In honor of Earth Day, I would like to bust a few myths out there. How can you solve a problem without being honest about it?? First, hybrid cars are actually WORSE for the environment over the long term, due to the highly toxic battery that never biodegrades (and that you have to replace twice over the life of the car, approximately). One of the leading causes of deforestation of the Amazon? Soybeans... yes you tofu eaters, you thought you were being environmentally friendly, didn’t you... This situation is exacerbated by the high levels of corn we grow in the United States (that pushed out the soybean crop) in order to create ethanol. Ethanol being the highly praised alternative fuel that requires just as much fuel to make it as it produces. So why do so many grow corn for ethanol, pushing out actual consumable crops? Government subsidies! These farmers get paid to grow a crop that is of no real worth to the American people because our beloved government decided to throw our money at ANY alternative fuel creation, despite whether or not it is viable. Even though we now know all of this, we are still subsidizing it!!! (I personally think hydrogen is the way to go, but I could be wrong.) Some organic farming (a small portion) is highly destructive to the environment. For example, instead of using a pest control that is required by law to biodegrade, they use mulched copper, which after several years of use renders the farm land unusable.
The root of the problem is that we rarely ever get the facts about the pros and cons of the currently vogue method of “saving the planet” and end up making shoot from the hip decisions that end up hurting rather than helping. This is why alarmists like Al Gore can be so counterproductive to the environmentalist movement. If you are told that that earth is going to be irrevocably decimated in ten years and the gluttonous homo sapiens who mar its serene surface are shortly to be beyond hope of amendment (like Al Gore proclaimed with all the reliability and self-indulgence of a doomsday soothsayer on the corner of a New York street with a sign stretching around his overfed carcass of a neck declaring he is the prophet of the apocalypse) you start making sloppy decisions and not really evaluating the best choices to coexist with our remarkably beautiful planet. (Which, I need not add, is an absolute farce since the amount of toxic gases that the earth emits of its own accord through volcanoes, plate rifts, swamps, animals, and, according to recent research, our sinister earth-hating pets, all make the United States’ carbon footprint look so much more manageable and yet the earth is able to surprise us and continually renew itself. Anyone seen Mount St. Helens recently?)

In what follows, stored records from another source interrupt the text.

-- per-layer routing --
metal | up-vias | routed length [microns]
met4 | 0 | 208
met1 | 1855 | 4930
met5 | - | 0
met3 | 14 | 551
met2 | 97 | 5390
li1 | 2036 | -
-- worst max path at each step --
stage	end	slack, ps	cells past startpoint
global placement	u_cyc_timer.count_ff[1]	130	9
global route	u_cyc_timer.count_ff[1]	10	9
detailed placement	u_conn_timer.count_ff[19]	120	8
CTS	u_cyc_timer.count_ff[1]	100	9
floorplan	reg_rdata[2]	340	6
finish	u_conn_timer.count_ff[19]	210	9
### config.mk
export PLATFORM = sky130hd
export DESIGN_NAME = stor_regs
export DESIGN_NICKNAME = d
export VERILOG_FILES = /design/src/verilog/stor_pkg.sv /design/src/verilog/stor_regs.sv
export SDC_FILE = /design/constraint.sdc
export NUM_CORES = 1
export LEC_CHECK = 0
export CAP_MARGIN = 20
export CORE_MARGIN = 5
export CORE_UTILIZATION = 55
export DETAILED_ROUTE_END_ITERATION = 10
export DONT_BUFFER_PORTS = 1
export PLACE_DENSITY = 0.75
export REMOVE_ABC_BUFFERS = 1
export SLEW_MARGIN = 10
export SYNTH_ARGS = -nofsm -noshare
export SYNTH_HDL_FRONTEND = slang
export SYNTH_SLANG_ARGS = --single-unit
### constraint.sdc
create_clock -name clk -period 3.35 [get_ports clk]
set_input_delay 0.67 -clock clk [delete_from_list [all_inputs] [get_ports clk]]
set_output_delay 0.67 -clock clk [all_outputs]
set_load 0.1 [all_outputs]
### src/verilog/stor_pkg.sv
// package: register map, field layout and reset values of the test and observation registers
package stor_pkg;

    // register offsets as seen on the serial register port
    localparam logic [7:0] FAST_FRAME_DUMP_CTRL_ADDR = 8'h28;
    localparam logic [7:0] FRAME_OBSERVATION_ADDR = 8'h2E;
    localparam logic [7:0] PIN_STATE_READBACK_ADDR = 8'h31;
    localparam logic [7:0] RESERVED_GAP_ADDR = 8'h32;
    localparam logic [7:0] PIN_FORCE_VALUES_ADDR = 8'h33;
    localparam logic [7:0] PIN_TEST_ENABLE_ADDR = 8'h34;
    localparam logic [7:0] SOFT_RESTART_ADDR = 8'h3A;
    localparam logic [7:0] EXPOSURE_LIMIT_HIGH_ADDR = 8'h3B;
    localparam logic [7:0] EXPOSURE_LIMIT_LOW_ADDR = 8'h3C;

    // reset values
    localparam logic [7:0] FAST_FRAME_DUMP_CTRL_RST = 8'h00;
    localparam logic [7:0] PIN_FORCE_VALUES_RST = 8'h00;
    localparam logic [7:0] PIN_TEST_ENABLE_RST = 8'h00;
    localparam logic [7:0] EXPOSURE_LIMIT_HIGH_RST = 8'h0B;
    localparam logic [7:0] EXPOSURE_LIMIT_LOW_RST = 8'h71;
    localparam logic [7:0] READ_ZERO = 8'h00;

    // field positions
    localparam int FAST_DUMP_BIT = 0;
    localparam int MODE_LSB = 6;
    localparam int OUT_TEST_EN_BIT = 4;
    localparam int FORCE_EVENT_BIT = 3;
    localparam int FORCE_GENERAL_BIT = 2;
    localparam int FORCE_HOST_OUT_BIT = 1;
    localparam int FORCE_DEVICE_OUT_BIT = 0;
    localparam int RESET_PIN_LSB = 6;
    localparam int POWER_DOWN_PIN_LSB = 4;
    localparam int GENERAL_PIN_LSB = 2;
    localparam int INTERFACE_SELECT_PIN_LSB = 0;

    // soft restart code and exposure ceiling in internal clock cycles
    localparam logic [7:0] SOFT_RESTART_CODE = 8'h5A;
    localparam logic [15:0] EXPOSURE_LIMIT_MAX = 16'h0B71;

    // pin state codes
    localparam logic [1:0] PIN_UNKNOWN = 2'h0;
    localparam logic [1:0] PIN_LOW = 2'h1;
    localparam logic [1:0] PIN_HIGH = 2'h2;
    localparam logic [1:0] PIN_HIZ = 2'h3;

    // power modes as reported in the observation register
    typedef enum logic [1:0] {
        MODE_RUN = 2'h0,
        MODE_REST1 = 2'h1,
        MODE_REST2 = 2'h2,
        MODE_REST3 = 2'h3
    } stor_mode_e;

    // one register port access from the serial engine
    typedef struct packed {
        logic wr;
        logic [7:0] addr;
        logic [7:0] data;
    } stor_req_s;

    // the four test-forceable output pins
    typedef struct packed {
        logic event_pin;
        logic general_pin;
        logic host_out_pin;
        logic device_out_pin;
    } stor_out_pins_s;

endpackage
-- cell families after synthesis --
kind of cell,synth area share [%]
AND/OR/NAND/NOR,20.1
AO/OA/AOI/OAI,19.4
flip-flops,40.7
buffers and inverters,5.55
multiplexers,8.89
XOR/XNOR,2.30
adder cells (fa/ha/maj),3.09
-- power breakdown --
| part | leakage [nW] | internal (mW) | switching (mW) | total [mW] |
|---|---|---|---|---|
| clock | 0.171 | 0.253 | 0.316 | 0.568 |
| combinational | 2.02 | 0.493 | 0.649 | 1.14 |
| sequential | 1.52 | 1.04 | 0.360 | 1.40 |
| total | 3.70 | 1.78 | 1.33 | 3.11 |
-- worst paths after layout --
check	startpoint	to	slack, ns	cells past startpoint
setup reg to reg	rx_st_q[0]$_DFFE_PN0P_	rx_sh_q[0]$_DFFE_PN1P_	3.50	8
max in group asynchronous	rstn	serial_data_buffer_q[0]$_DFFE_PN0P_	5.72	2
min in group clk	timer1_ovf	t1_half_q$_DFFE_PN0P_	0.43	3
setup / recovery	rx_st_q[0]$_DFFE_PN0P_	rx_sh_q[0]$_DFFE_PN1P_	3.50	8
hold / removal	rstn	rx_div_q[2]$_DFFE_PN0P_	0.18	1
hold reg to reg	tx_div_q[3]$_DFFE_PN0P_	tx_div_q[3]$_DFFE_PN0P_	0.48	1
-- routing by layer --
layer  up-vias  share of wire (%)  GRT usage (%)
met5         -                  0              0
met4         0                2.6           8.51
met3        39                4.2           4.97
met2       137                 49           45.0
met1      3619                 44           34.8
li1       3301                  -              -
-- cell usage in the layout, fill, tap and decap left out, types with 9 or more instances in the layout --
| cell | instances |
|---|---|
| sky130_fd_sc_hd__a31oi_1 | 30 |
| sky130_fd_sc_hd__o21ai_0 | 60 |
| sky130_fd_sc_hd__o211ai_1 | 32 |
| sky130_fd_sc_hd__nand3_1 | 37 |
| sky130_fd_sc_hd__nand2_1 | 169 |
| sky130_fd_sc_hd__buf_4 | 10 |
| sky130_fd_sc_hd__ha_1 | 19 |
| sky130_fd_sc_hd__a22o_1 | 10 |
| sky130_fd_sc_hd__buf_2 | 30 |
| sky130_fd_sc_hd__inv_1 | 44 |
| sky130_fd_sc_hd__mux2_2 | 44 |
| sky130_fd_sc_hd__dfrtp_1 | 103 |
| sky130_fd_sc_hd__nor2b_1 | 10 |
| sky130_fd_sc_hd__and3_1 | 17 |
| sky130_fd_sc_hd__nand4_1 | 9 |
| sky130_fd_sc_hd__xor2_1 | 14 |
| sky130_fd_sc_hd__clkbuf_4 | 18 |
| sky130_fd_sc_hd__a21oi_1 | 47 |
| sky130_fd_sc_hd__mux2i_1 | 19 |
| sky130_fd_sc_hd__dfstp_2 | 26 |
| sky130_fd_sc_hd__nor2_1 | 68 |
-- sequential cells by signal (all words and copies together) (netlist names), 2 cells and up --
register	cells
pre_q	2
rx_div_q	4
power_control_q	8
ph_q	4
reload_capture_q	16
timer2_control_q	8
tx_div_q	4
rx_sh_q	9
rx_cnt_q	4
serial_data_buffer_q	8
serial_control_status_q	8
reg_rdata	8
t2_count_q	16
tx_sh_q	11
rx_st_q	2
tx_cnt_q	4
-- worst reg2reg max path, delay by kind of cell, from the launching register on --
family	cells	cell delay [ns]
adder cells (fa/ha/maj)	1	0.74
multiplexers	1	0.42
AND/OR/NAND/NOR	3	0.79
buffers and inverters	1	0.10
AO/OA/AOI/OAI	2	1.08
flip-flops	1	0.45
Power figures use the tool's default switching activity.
`src/svl_pkg.sv`:
```
/*
 package of the supply level detector control: register offsets, field positions,
 reset values, timing figures and carrier types.
 assumes a single 125 MHz clock domain and a plain strobe register port.
*/
//
// Behaviour
// - ext select 0 feeds divider from supply; 1 routes analog pin to divider.
// - sleep disables both supply detection and converter functions.
// - start written 1 begins comparison at next 8 kHz tap falling edge, about 260 us.
// - busy stays high from the start write until comparison ends.
// - single-shot result ready within 3.125 periods of the 8 kHz tap.
// - end of comparison raises irq only if input below level and mask set.
// - result reads 0 for below the level, 1 for above.
// - result keeps old value until a new comparison completes.
// - reading the second irq request register clears the level irq flag.
// - 4-bit level select picks one of 16 taps, 0.5 V plus n times 150 mV.
// - continuous enable keeps comparator powered, compares each 16 kHz tap period.
// - after continuous enable, busy stays high until settled; software waits.
// - continuous mode raises level irq whenever input falls below the level.
// - clearing continuous enable stops comparisons and powers down the path.
// - analog pin digital input is blocked while used as converter input.
// - control bit3 ext select/result, bit2 start/busy, bit1 continuous, bit0 watchdog off.
// - during power-on reset the supply is checked at level 5 or 9 before release.
// - writing 1 to an irq flag clears only that flag.
// - irq flag sets on request rising edge or at a single-shot end below the level, while its mask is 1.
package svl_pkg;
    // ****************************************
    // register map
    // ****************************************
    localparam logic [3:0] SVL_ADDR_CONTROL = 4'h0;
    localparam logic [3:0] SVL_ADDR_LEVEL = 4'h1;
    localparam logic [3:0] SVL_ADDR_IRQ2 = 4'h2;
    localparam logic [3:0] SVL_ADDR_MASK2 = 4'h3;
    localparam logic [3:0] SVL_ADDR_MISC = 4'h4;

    localparam int SVL_BIT_EXT = 3;
    localparam int SVL_BIT_START = 2;
    localparam int SVL_BIT_CONT = 1;
    localparam int SVL_BIT_WDOFF = 0;
    localparam int SVL_BIT_IRQ = 1;
    localparam int SVL_BIT_PULL = 0;

    localparam logic [3:0] SVL_LEVEL_RESET = 4'h5;
    localparam logic [3:0] SVL_LEVEL_POR_LOW = 4'h5;
    localparam logic [3:0] SVL_LEVEL_POR_HIGH = 4'h9;
    localparam logic SVL_WDOFF_RESET = 1'b0;

    // ****************************************
    // timing
    // ****************************************
    localparam int SVL_CLK_MHZ = 125;
    localparam int SVL_MEASURE_NS = 260000;
    localparam int SVL_MEASURE_CYC = SVL_MEASURE_NS * SVL_CLK_MHZ / 1000;
    localparam int SVL_SETTLE_NS = 260000;
    localparam int SVL_SETTLE_CYC = SVL_SETTLE_NS * SVL_CLK_MHZ / 1000;

    typedef struct packed {
        logic [3:0] addr;
        logic [3:0] wdata;
        logic wr;
        logic rd;
    } svl_bus_t;

    typedef struct packed {
        logic power;
        logic sel_ext;
        logic [3:0] tap;
    } svl_analog_t;
endpackage

```
`src/svl_ctrl.sv`:
```
/*
 control of the supply level detector and 4-bit converter.
 assumes prescaler taps and comparator output synchronous to clk; timing counters
 are parameters so simulation can shorten them.
*/
// The address-and-strobe port and the placing of the registers were chosen for this implementation.
`timescale 1ns/1ps
module svl_ctrl #(
    parameter int MEASURE_CYC = svl_pkg::SVL_MEASURE_CYC,
    parameter int SETTLE_CYC = svl_pkg::SVL_SETTLE_CYC
) (
    input wire logic clk,
    input wire logic reset,
    input wire logic clk_en,
    input wire svl_pkg::svl_bus_t bus,
    output logic [3:0] rdata,
    input wire logic sleep,
    input wire logic por_active,
    input wire logic por_high_level,
    input wire logic prescaler_tap_8khz,
    input wire logic prescaler_tap_16khz,
    input wire logic comp_above,
    input wire logic analog_port_pin_in,
    output logic analog_port_pin_digital,
    output svl_pkg::svl_analog_t analog,
    output logic pull_remove_analog_pin,
    output logic watchdog_disable,
    output logic por_supply_ok,
    output logic level_irq_flag
);
    // ****************************************
    // registers
    // ****************************************
    typedef enum logic [1:0] {SVL_IDLE, SVL_WAIT_EDGE, SVL_MEASURE, SVL_SETTLE} svl_state_t;
    svl_state_t state;
    logic external_input_select;
    logic continuous_compare_enable;
    logic [3:0] level_select;
    logic level_irq_mask;
    logic compare_result;
    logic [31:0] count;
    logic tap8_q;
    logic tap16_q;
    logic cont_ready;
    logic irq_req;
    logic irq_req_q;
    logic done_below;

    wire logic wr_ctl = bus.wr && bus.addr == svl_pkg::SVL_ADDR_CONTROL;
    wire logic start_req = wr_ctl && bus.wdata[svl_pkg::SVL_BIT_START];
    wire logic tap8_fall = tap8_q && !prescaler_tap_8khz;
    wire logic tap16_rise = !tap16_q && prescaler_tap_16khz;
    wire logic measure_busy = state != SVL_IDLE;
    wire logic meas_done = state == SVL_MEASURE && count == 32'h0000_0000;
    wire logic cont_sample = continuous_compare_enable && cont_ready && tap16_rise && !sleep;
    wire logic irq2_read = bus.rd && bus.addr == svl_pkg::SVL_ADDR_IRQ2;

    // ****************************************
    // software registers
    // ****************************************
    always_ff @(posedge clk or posedge reset)
    begin
        if (reset)
        begin
            external_input_select <= 1'b0;
            continuous_compare_enable <= 1'b0;
            watchdog_disable <= svl_pkg::SVL_WDOFF_RESET;
            level_select <= svl_pkg::SVL_LEVEL_RESET;
            level_irq_mask <= 1'b0;
            pull_remove_analog_pin <= 1'b0;
        end
        else if (clk_en && bus.wr)
        begin
            if (bus.addr == svl_pkg::SVL_ADDR_CONTROL)
            begin
                external_input_select <= bus.wdata[svl_pkg::SVL_BIT_EXT];
                continuous_compare_enable <= bus.wdata[svl_pkg::SVL_BIT_CONT];
                watchdog_disable <= bus.wdata[svl_pkg::SVL_BIT_WDOFF];
            end
            else if (bus.addr == svl_pkg::SVL_ADDR_LEVEL)
            begin
                level_select <= bus.wdata;
            end
            else if (bus.addr == svl_pkg::SVL_ADDR_MASK2)
            begin
                level_irq_mask <= bus.wdata[svl_pkg::SVL_BIT_IRQ];
            end
            else if (bus.addr == svl_pkg::SVL_ADDR_MISC)
            begin
                pull_remove_analog_pin <= bus.wdata[svl_pkg::SVL_BIT_PULL];
            end
        end
    end

    // ****************************************
    // edge detection of prescaler taps
    // ****************************************
    always_ff @(posedge clk or posedge reset)
    begin
        if (reset)
        begin
            tap8_q <= 1'b0;
            tap16_q <= 1'b0;
        end
        else if (clk_en)
        begin
            tap8_q <= prescaler_tap_8khz;
            tap16_q <= prescaler_tap_16khz;
        end
    end

    // ****************************************
    // measurement sequencer
    // ****************************************
    // settling after continuous enable reuses the busy flag
    always_ff @(posedge clk or posedge reset)
    begin
        if (reset)
        begin
            state <= SVL_IDLE;
            count <= 32'h0000_0000;
            cont_ready <= 1'b0;
        end
        else if (clk_en)
        begin
            if (sleep)
            begin
                state <= SVL_IDLE;
                cont_ready <= 1'b0;
            end
            else
            begin
                case (state)
                    SVL_IDLE:
                    begin
                        if (start_req)
                        begin
                            state <= SVL_WAIT_EDGE;
                        end
                        else if (continuous_compare_enable && !cont_ready)
                        begin
                            state <= SVL_SETTLE;
                            count <= 32'(SETTLE_CYC - 1);
                        end
                    end
                    SVL_WAIT_EDGE:
                    begin
                        // further start writes are ignored here
                        if (tap8_fall)
                        begin
                            state <= SVL_MEASURE;
                            count <= 32'(MEASURE_CYC - 1);
                        end
                    end
                    SVL_MEASURE:
                    begin
                        if (count == 32'h0000_0000)
                        begin
                            state <= SVL_IDLE;
                        end
                        else
                        begin
                            count <= count - 32'h0000_0001;
                        end
                    end
                    SVL_SETTLE:
                    begin
                        if (!continuous_compare_enable)
                        begin
                            state <= SVL_IDLE;
                        end
                        else if (count == 32'h0000_0000)
                        begin
                            state <= SVL_IDLE;
                            cont_ready <= 1'b1;
                        end
                        else
                        begin
                            count <= count - 32'h0000_0001;
                        end
                    end
                    default:
                    begin
                        state <= SVL_IDLE;
                    end
                endcase
                if (!continuous_compare_enable)
                begin
                    cont_ready <= 1'b0;
                end
            end
        end
    end

    // ****************************************
    // result and interrupt request
    // ****************************************
    always_ff @(posedge clk or posedge reset)
    begin
        if (reset)
        begin
            compare_result <= 1'b0;
            irq_req <= 1'b0;
            irq_req_q <= 1'b0;
        end
        else if (clk_en)
        begin
            irq_req_q <= irq_req;
            if (meas_done || cont_sample)
            begin
                compare_result <= comp_above;
                irq_req <= !comp_above;
            end
            else if (meas_done == 1'b0 && state == SVL_IDLE && !continuous_compare_enable)
            begin
                irq_req <= 1'b0;
            end
        end
    end

    // single shots need no fresh rising edge, so pulse when below
    assign done_below = (meas_done && !comp_above) || (irq_req && !irq_req_q);

    always_ff @(posedge clk or posedge reset)
    begin
        if (reset)
        begin
            level_irq_flag <= 1'b0;
        end
        else if (clk_en)
        begin
            if (done_below && level_irq_mask)
            begin
                level_irq_flag <= 1'b1; // set wins over clear
            end
            else if (irq2_read)
            begin
                level_irq_flag <= 1'b0;
            end
            else if (bus.wr && bus.addr == svl_pkg::SVL_ADDR_IRQ2 && bus.wdata[svl_pkg::SVL_BIT_IRQ])
            begin
                level_irq_flag <= 1'b0;
            end
        end
    end

    // ****************************************
    // power-on check
    // ****************************************
    always_ff @(posedge clk or posedge reset)
    begin
        if (reset)
        begin
            por_supply_ok <= 1'b0;
        end
        else if (clk_en)
        begin
            por_supply_ok <= por_active ? comp_above : 1'b1;
        end
    end

    // ****************************************
    // analog controls and read data
    // ****************************************
    always_comb
    begin
        analog.power = !sleep && (por_active || (measure_busy && state != SVL_WAIT_EDGE)
                       || continuous_compare_enable);
        analog.sel_ext = external_input_select && !por_active;
        if (por_active)
        begin
            analog.tap = por_high_level ? svl_pkg::SVL_LEVEL_POR_HIGH : svl_pkg::SVL_LEVEL_POR_LOW;
        end
        else
        begin
            analog.tap = level_select;
        end
    end

    // pin kept low to avoid floating logic input burning current
    assign analog_port_pin_digital = external_input_select ? 1'b0 : analog_port_pin_in;

    always_ff @(posedge clk or posedge reset)
    begin
        if (reset)
        begin
            rdata <= 4'h0;
        end
        else if (clk_en)
        begin
            rdata <= 4'h0;
            if (bus.rd)
            begin
                if (bus.addr == svl_pkg::SVL_ADDR_CONTROL)
                begin
                    rdata <= {compare_result, measure_busy || start_req, continuous_compare_enable,
                              watchdog_disable};
                end
                else if (bus.addr == svl_pkg::SVL_ADDR_LEVEL)
                begin
                    rdata <= level_select;
                end
                else if (bus.addr == svl_pkg::SVL_ADDR_IRQ2)
                begin
                    rdata <= {2'b00, level_irq_flag, 1'b0};
                end
                else if (bus.addr == svl_pkg::SVL_ADDR_MASK2)
                begin
                    rdata <= {2'b00, level_irq_mask, 1'b0};
                end
                else if (bus.addr == svl_pkg::SVL_ADDR_MISC)
                begin
                    rdata <= {3'b000, pull_remove_analog_pin};
                end
            end
        end
    end
endmodule

```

The reality is that vast majority of us want our water to be clean, our air to be healthy and our wild places to be pristine to hand down to our children. We have more in common on this issue than many of us realize, but we are being force fed what politicians think will get them the most support. It is all political posturing to divide right from left, liberal from conservative and not about solving the problem. I think we forget how far we have come since the 1970s: how much smog choked our cities, how many endangered species have been nursed back from the brink, and anyone remember the non-biodegradable styrofoam containers? Of course, we have new problems now, but I really believe being honest about our choices would make finding truly sustainable solutions to taking care of our planet much more attainable. It will take time, but I have faith that we will get there. The question is how many large and costly blunders we will make along the way because our politicians can’t help themselves by playing the game and not solving the problem.